2010/11/19

A tattoo to monitor health

19 November 2010

A sensor to be injected into the skin just like a tattoo that measures sodium concentrations in the blood has been developed by US scientists. The sensor could be used to monitor diseases or warn against dangerously low sodium levels during exercise.

Heather Clark from Northeastern University, Boston, and coworkers made plastic nanobeads that fluoresce to different extents with changes in sodium levels. The beads are coated with a biocompatible polymer and are injected just under the skin to allow the fluorescence to be monitored easily.

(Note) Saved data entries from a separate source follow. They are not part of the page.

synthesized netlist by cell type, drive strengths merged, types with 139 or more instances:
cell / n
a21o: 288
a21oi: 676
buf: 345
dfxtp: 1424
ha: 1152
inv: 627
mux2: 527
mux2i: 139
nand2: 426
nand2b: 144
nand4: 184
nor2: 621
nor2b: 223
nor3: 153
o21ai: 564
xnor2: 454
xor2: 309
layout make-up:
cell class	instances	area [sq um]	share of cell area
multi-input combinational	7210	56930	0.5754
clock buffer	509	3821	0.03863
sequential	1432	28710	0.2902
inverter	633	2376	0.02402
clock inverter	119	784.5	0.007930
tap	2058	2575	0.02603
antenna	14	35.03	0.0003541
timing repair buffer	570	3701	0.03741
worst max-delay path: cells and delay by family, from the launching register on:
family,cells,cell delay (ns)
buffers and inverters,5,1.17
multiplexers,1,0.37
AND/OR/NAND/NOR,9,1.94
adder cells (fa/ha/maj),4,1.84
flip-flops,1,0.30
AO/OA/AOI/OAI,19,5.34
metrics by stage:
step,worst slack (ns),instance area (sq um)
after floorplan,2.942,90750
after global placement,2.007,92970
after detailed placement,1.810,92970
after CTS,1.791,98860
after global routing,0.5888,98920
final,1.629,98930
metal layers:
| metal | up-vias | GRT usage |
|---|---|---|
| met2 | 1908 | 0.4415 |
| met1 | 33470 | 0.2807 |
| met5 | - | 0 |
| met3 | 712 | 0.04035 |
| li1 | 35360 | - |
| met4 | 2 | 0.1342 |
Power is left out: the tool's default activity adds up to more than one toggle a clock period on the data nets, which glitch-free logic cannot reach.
## src/hdl/vtk_pkg.sv

```systemverilog
`default_nettype none

package vtk_pkg;

    // Decoder phases.
    localparam logic [1:0] PH_PLAIN   = 2'd0;
    localparam logic [1:0] PH_ESC     = 2'd1;
    localparam logic [1:0] PH_BRACKET = 2'd2;
    localparam logic [1:0] PH_ESC_O   = 2'd3;

    // Request kinds carried in tuser.
    localparam logic FUNC_BYTE = 1'b0;
    localparam logic FUNC_TICK = 1'b1;

    localparam int          IDLE_W        = 17;
    localparam logic [16:0] IDLE_MAX      = 17'h1FFFF;
    localparam logic [15:0] TIMEOUT_RESET = 16'd2000;

    // Byte values.
    localparam logic [7:0] KEY_ESC        = 8'd27;
    localparam logic [7:0] KEY_NEWLINE    = 8'd10;
    localparam logic [7:0] KEY_UP_CODE    = 8'd251;
    localparam logic [7:0] KEY_DOWN_CODE  = 8'd252;
    localparam logic [7:0] KEY_LEFT_CODE  = 8'd253;
    localparam logic [7:0] KEY_RIGHT_CODE = 8'd254;
    localparam logic [7:0] CH_BRACKET     = 8'h5B;
    localparam logic [7:0] CH_UPPER_O     = 8'h4F;
    localparam logic [7:0] CH_UPPER_M     = 8'h4D;
    localparam logic [7:0] CH_UPPER_A     = 8'h41;
    localparam logic [7:0] CH_UPPER_B     = 8'h42;
    localparam logic [7:0] CH_UPPER_C     = 8'h43;
    localparam logic [7:0] CH_UPPER_D     = 8'h44;
    localparam logic [7:0] CH_LOWER_J     = 8'h6A;
    localparam logic [7:0] CH_LOWER_Y     = 8'h79;

    // Keypad characters for ESC O j through ESC O y.
    localparam logic [7:0] KEYPAD_MAP [16] = '{
        8'h2A, 8'h2B, 8'h2C, 8'h2D, 8'h2E, 8'h2F, 8'h30, 8'h31,
        8'h32, 8'h33, 8'h34, 8'h35, 8'h36, 8'h37, 8'h38, 8'h39
    };

    // Outcome of one request: new state plus an optional key.
    typedef struct packed {
        logic [1:0]        phase;
        logic [IDLE_W-1:0] idle;
        logic              emit;
        logic [7:0]        code;
    } vtk_step_t;

endpackage

`default_nettype wire

```

## src/hdl/vtk_decode.sv

```systemverilog
`default_nettype none

module vtk_decode (
    input  wire logic [1:0]  phase,
    input  wire logic [16:0] idle,
    input  wire logic [15:0] timeout,
    input  wire logic        func,
    input  wire logic [7:0]  rx_byte,
    output vtk_pkg::vtk_step_t step
);
    import vtk_pkg::*;

    logic [1:0] start_phase;
    logic [7:0] arrow;
    logic       is_arrow;
    logic [7:0] kp_offset;

    // An open sequence is dropped when the silence exceeds the timeout.
    assign start_phase = (idle > {1'b0, timeout}) ? PH_PLAIN : phase;
    assign kp_offset   = rx_byte - CH_LOWER_J;

    always_comb begin
        is_arrow = 1'b1;
        arrow    = KEY_UP_CODE;
        unique case (rx_byte)
            CH_UPPER_A: arrow = KEY_UP_CODE;
            CH_UPPER_B: arrow = KEY_DOWN_CODE;
            CH_UPPER_C: arrow = KEY_RIGHT_CODE;
            CH_UPPER_D: arrow = KEY_LEFT_CODE;
            default:    is_arrow = 1'b0;
        endcase
    end

    always_comb begin
        step.phase = phase;
        step.idle  = idle;
        step.emit  = 1'b0;
        step.code  = rx_byte;
        if (func == FUNC_TICK) begin
            if (idle != IDLE_MAX) begin
                step.idle = idle + 17'd1;
            end
        end else begin
            step.idle = '0;
            unique case (start_phase)
                PH_PLAIN: begin
                    if (rx_byte == KEY_ESC) begin
                        step.phase = PH_ESC;
                    end else begin
                        step.phase = PH_PLAIN;
                        step.emit  = 1'b1;
                    end
                end
                PH_ESC: begin
                    if (rx_byte == CH_BRACKET) begin
                        step.phase = PH_BRACKET;
                    end else if (rx_byte == CH_UPPER_O) begin
                        step.phase = PH_ESC_O;
                    end else if (rx_byte == KEY_ESC) begin
                        step.phase = PH_ESC;
                        step.emit  = 1'b1;
                        step.code  = KEY_ESC;
                    end else begin
                        step.phase = PH_PLAIN;
                    end
                end
                PH_BRACKET: begin
                    if (rx_byte == CH_UPPER_O) begin
                        step.phase = PH_ESC_O;
                    end else begin
                        step.phase = PH_PLAIN;
                        step.emit  = is_arrow;
                        step.code  = arrow;
                    end
                end
                default: begin
                    step.phase = PH_PLAIN;
                    if (is_arrow) begin
                        step.emit = 1'b1;
                        step.code = arrow;
                    end else if (rx_byte == CH_UPPER_M) begin
                        step.emit = 1'b1;
                        step.code = KEY_NEWLINE;
                    end else if (rx_byte >= CH_LOWER_J && rx_byte <= CH_LOWER_Y) begin
                        step.emit = 1'b1;
                        step.code = KEYPAD_MAP[kp_offset[3:0]];
                    end
                end
            endcase
        end
    end

endmodule

`default_nettype wire

```

## src/hdl/vt100_key_escape_decoder.sv

```systemverilog
`default_nettype none

// Channel   | Direction | tdata            | tuser         | Notes
// s_        | in        | [7:0] rx_byte    | [0] func      | func 1 is a time tick
// m_        | out       | [7:0] key_code   | -             | zero or one key per request
// cfg_wr_   | in        | [15:0] timeout   | -             | write while idle
//
// Each request is held in the input register and, when it yields a key, moves into
// the result register once that register can take it.
// One request is taken every cycle while the result side keeps up.
// Reset (aresetn low, synchronous) returns the decoder to plain phase, clears the
// idle counter and both valid flags, and sets the timeout to 2000 ticks.
// A stalled result holds the input register, which then stalls s_tready.

module vt100_key_escape_decoder (
    input  wire logic        aclk,
    input  wire logic        aresetn,

    input  wire logic        s_tvalid,
    output logic             s_tready,
    input  wire logic [7:0]  s_tdata,   // [7:0] rx_byte
    input  wire logic [0:0]  s_tuser,   // [0] func

    output logic             m_tvalid,
    input  wire logic        m_tready,
    output logic [7:0]       m_tdata,   // [7:0] key_code

    input  wire logic        cfg_wr_en,
    input  wire logic [15:0] cfg_wr_data
);
    import vtk_pkg::*;

    // Input register.
    logic        in_valid_reg;
    logic        in_func_reg;
    logic [7:0]  in_byte_reg;

    // Decoder state and configuration.
    logic [1:0]        phase_reg;
    logic [IDLE_W-1:0] idle_reg;
    logic [15:0]       timeout_reg;

    // Result register.
    logic        out_valid_reg;
    logic [7:0]  out_code_reg;

    logic        advance;
    vtk_step_t   step;

    // The buffered request retires whenever the result register can take it,
    // whether or not it produces a key.
    assign advance  = in_valid_reg && (!out_valid_reg || m_tready);
    assign s_tready = !in_valid_reg || advance;

    vtk_decode u_decode (
        .phase   (phase_reg),
        .idle    (idle_reg),
        .timeout (timeout_reg),
        .func    (in_func_reg),
        .rx_byte (in_byte_reg),
        .step    (step)
    );

    always_ff @(posedge aclk) begin
        if (!aresetn) begin
            in_valid_reg <= 1'b0;
        end else if (s_tready) begin
            in_valid_reg <= s_tvalid;
        end
    end

    always_ff @(posedge aclk) begin
        if (s_tready && s_tvalid) begin
            in_func_reg <= s_tuser[0];
            in_byte_reg <= s_tdata;
        end
    end

    always_ff @(posedge aclk) begin
        if (!aresetn) begin
            phase_reg <= PH_PLAIN;
            idle_reg  <= '0;
        end else if (advance) begin
            phase_reg <= step.phase;
            idle_reg  <= step.idle;
        end
    end

    always_ff @(posedge aclk) begin
        if (!aresetn) begin
            timeout_reg <= TIMEOUT_RESET;
        end else if (cfg_wr_en) begin
            timeout_reg <= cfg_wr_data;
        end
    end

    always_ff @(posedge aclk) begin
        if (!aresetn) begin
            out_valid_reg <= 1'b0;
        end else if (advance) begin
            out_valid_reg <= step.emit;
        end else if (m_tready) begin
            out_valid_reg <= 1'b0;
        end
    end

    always_ff @(posedge aclk) begin
        if (advance && step.emit) begin
            out_code_reg <= step.code;
        end
    end

    assign m_tvalid = out_valid_reg;
    assign m_tdata  = out_code_reg;

endmodule

`default_nettype wire
```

Technology for determining the amount of sodium in the bloodstream has been available for some time. However, it requires a blood sample from the patient, which limits the measurements to isolated time points. This is a problem for understanding a condition called hyponatremia, where sodium concentrations in blood serum are lower than normal. Hyponatremia can occur after certain types of surgery, with brain trauma or tumours, and has been found in endurance athletes.

The team is developing a sensor to inject into the top layer of the skin that falls off after seven days, like a non-permanent tattoo

The team tested the sensor by injecting it into the skin of mice and analysing the fluorescent images produced. Clark says she hopes that the final product will be a safe and minimally invasive sensor. 'We are currently developing a more biodegradable sensor,' she explains, 'to inject into the epidermis (the top layer of the skin) that falls off after seven days, so it would be like a non-permanent tattoo.' Clark envisions the sensor beads could be placed into the fingertip and monitored in much the same way that blood oxygen concentrations are in hospitals - with a pulse oximeter clipped to the finger.

'The technique has potential, however there is still some way to go,' says Ibtisam Tothill, an expert in analytical biochemistry at Cranfield University, UK, who adds that it must be proven to be quantitative before it can be applied to humans. Clark agrees that this is the next step and the group hope that it will be relatively straightforward to demonstrate the applicability to real situations. In the future, Clark also hopes to develop a nanoclinical analyser capable of measuring more than one analyte.